- Born: March 13, 1938 Yongchun, Fujian, China
- Died: May 31, 2012 (aged 74) Tangdu Hospital, Xi'an, Shaanxi, China
- Resting place: Malan Nuclear Test Base
- Education: Zhejiang University
- Spouse: Huang Jianqin ​ ​(m. 1967; died 2012)​
- Scientific career
- Fields: Mechanics of explosion
- Workplaces: Xinjiang Malan Nuclear Test Base

= Lin Junde =

Explosives engineer ( 1938 – 2012)

Lin Junde (林俊德 (林俊德, Lîm Chùn-tek, Lín Jùndé); 13 March 1938 - 31 May 2012) was a Chinese explosion mechanics scientist and researcher at Xinjiang Malan Nuclear Test Base. He had spent 52 years working in the Gobi Desert in northwest China, participating in the nuclear tests there.

He held the rank of major general (shao jiang) in the People's Liberation Army (PLA).
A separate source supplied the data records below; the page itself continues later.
==> src/flat_wrapper.sv <==
// flat-port wrapper written by rule: the top's interface ports become plain ports
module fifo18k_ctrl_flat 
#(
  parameter logic [10:0] ALMOST_FULL_THRESH  = 11'd1020,
  parameter logic [10:0] ALMOST_EMPTY_THRESH = 11'd4
)
  (clk, reset_n, wen_a, be_a, addr_a, wdata_a, wparity_a, ren_b, addr_b, rdata_b, rparity_b, bus_wr_en, bus_wr_data, bus_rd_en, bus_rd_data, bus_rd_valid, bus_full, bus_empty, bus_almost_full, bus_almost_empty, bus_overflow, bus_underflow, bus_count);
  fifo18k_ctrl_if bus_i ();
  input  logic clk;
  input  logic reset_n;
  output logic wen_a;
  output logic [1:0] be_a;
  output logic [13:0] addr_a;
  output logic [15:0] wdata_a;
  output logic [1:0] wparity_a;
  output logic ren_b;
  output logic [13:0] addr_b;
  input  logic [15:0] rdata_b;
  input  logic [1:0] rparity_b;
  input wire logic [$bits(bus_i.wr_en)-1:0] bus_wr_en;
  input wire logic [$bits(bus_i.wr_data)-1:0] bus_wr_data;
  input wire logic [$bits(bus_i.rd_en)-1:0] bus_rd_en;
  output wire logic [$bits(bus_i.rd_data)-1:0] bus_rd_data;
  output wire logic [$bits(bus_i.rd_valid)-1:0] bus_rd_valid;
  output wire logic [$bits(bus_i.full)-1:0] bus_full;
  output wire logic [$bits(bus_i.empty)-1:0] bus_empty;
  output wire logic [$bits(bus_i.almost_full)-1:0] bus_almost_full;
  output wire logic [$bits(bus_i.almost_empty)-1:0] bus_almost_empty;
  output wire logic [$bits(bus_i.overflow)-1:0] bus_overflow;
  output wire logic [$bits(bus_i.underflow)-1:0] bus_underflow;
  output wire logic [$bits(bus_i.count)-1:0] bus_count;
  assign bus_i.wr_en = bus_wr_en;
  assign bus_i.wr_data = bus_wr_data;
  assign bus_i.rd_en = bus_rd_en;
  assign bus_rd_data = bus_i.rd_data;
  assign bus_rd_valid = bus_i.rd_valid;
  assign bus_full = bus_i.full;
  assign bus_empty = bus_i.empty;
  assign bus_almost_full = bus_i.almost_full;
  assign bus_almost_empty = bus_i.almost_empty;
  assign bus_overflow = bus_i.overflow;
  assign bus_underflow = bus_i.underflow;
  assign bus_count = bus_i.count;
  fifo18k_ctrl #(.ALMOST_FULL_THRESH(ALMOST_FULL_THRESH), .ALMOST_EMPTY_THRESH(ALMOST_EMPTY_THRESH)) u_core (.clk(clk), .reset_n(reset_n), .bus(bus_i), .wen_a(wen_a), .be_a(be_a), .addr_a(addr_a), .wdata_a(wdata_a), .wparity_a(wparity_a), .ren_b(ren_b), .addr_b(addr_b), .rdata_b(rdata_b), .rparity_b(rparity_b));
endmodule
He was a member of the Chinese Academy of Engineering.

==Biography==
Lin was born in Jiefu Township of Yongchun County, Quanzhou, China on March 13, 1938. After graduating from Zhejiang University in 1960, he was assigned to study at PLA Military Institute of Engineering in Harbin, northeast China's Heilongjiang province. In May 1963 he was transferred to the PLA General Equipment Department, where he headed the development of pressure recorder for measuring nuclear explosion shock wave. From the explosion of China's first atomic bomb in 1964 to the last underground nuclear test in 1996, he participated in all 45 nuclear tests in China.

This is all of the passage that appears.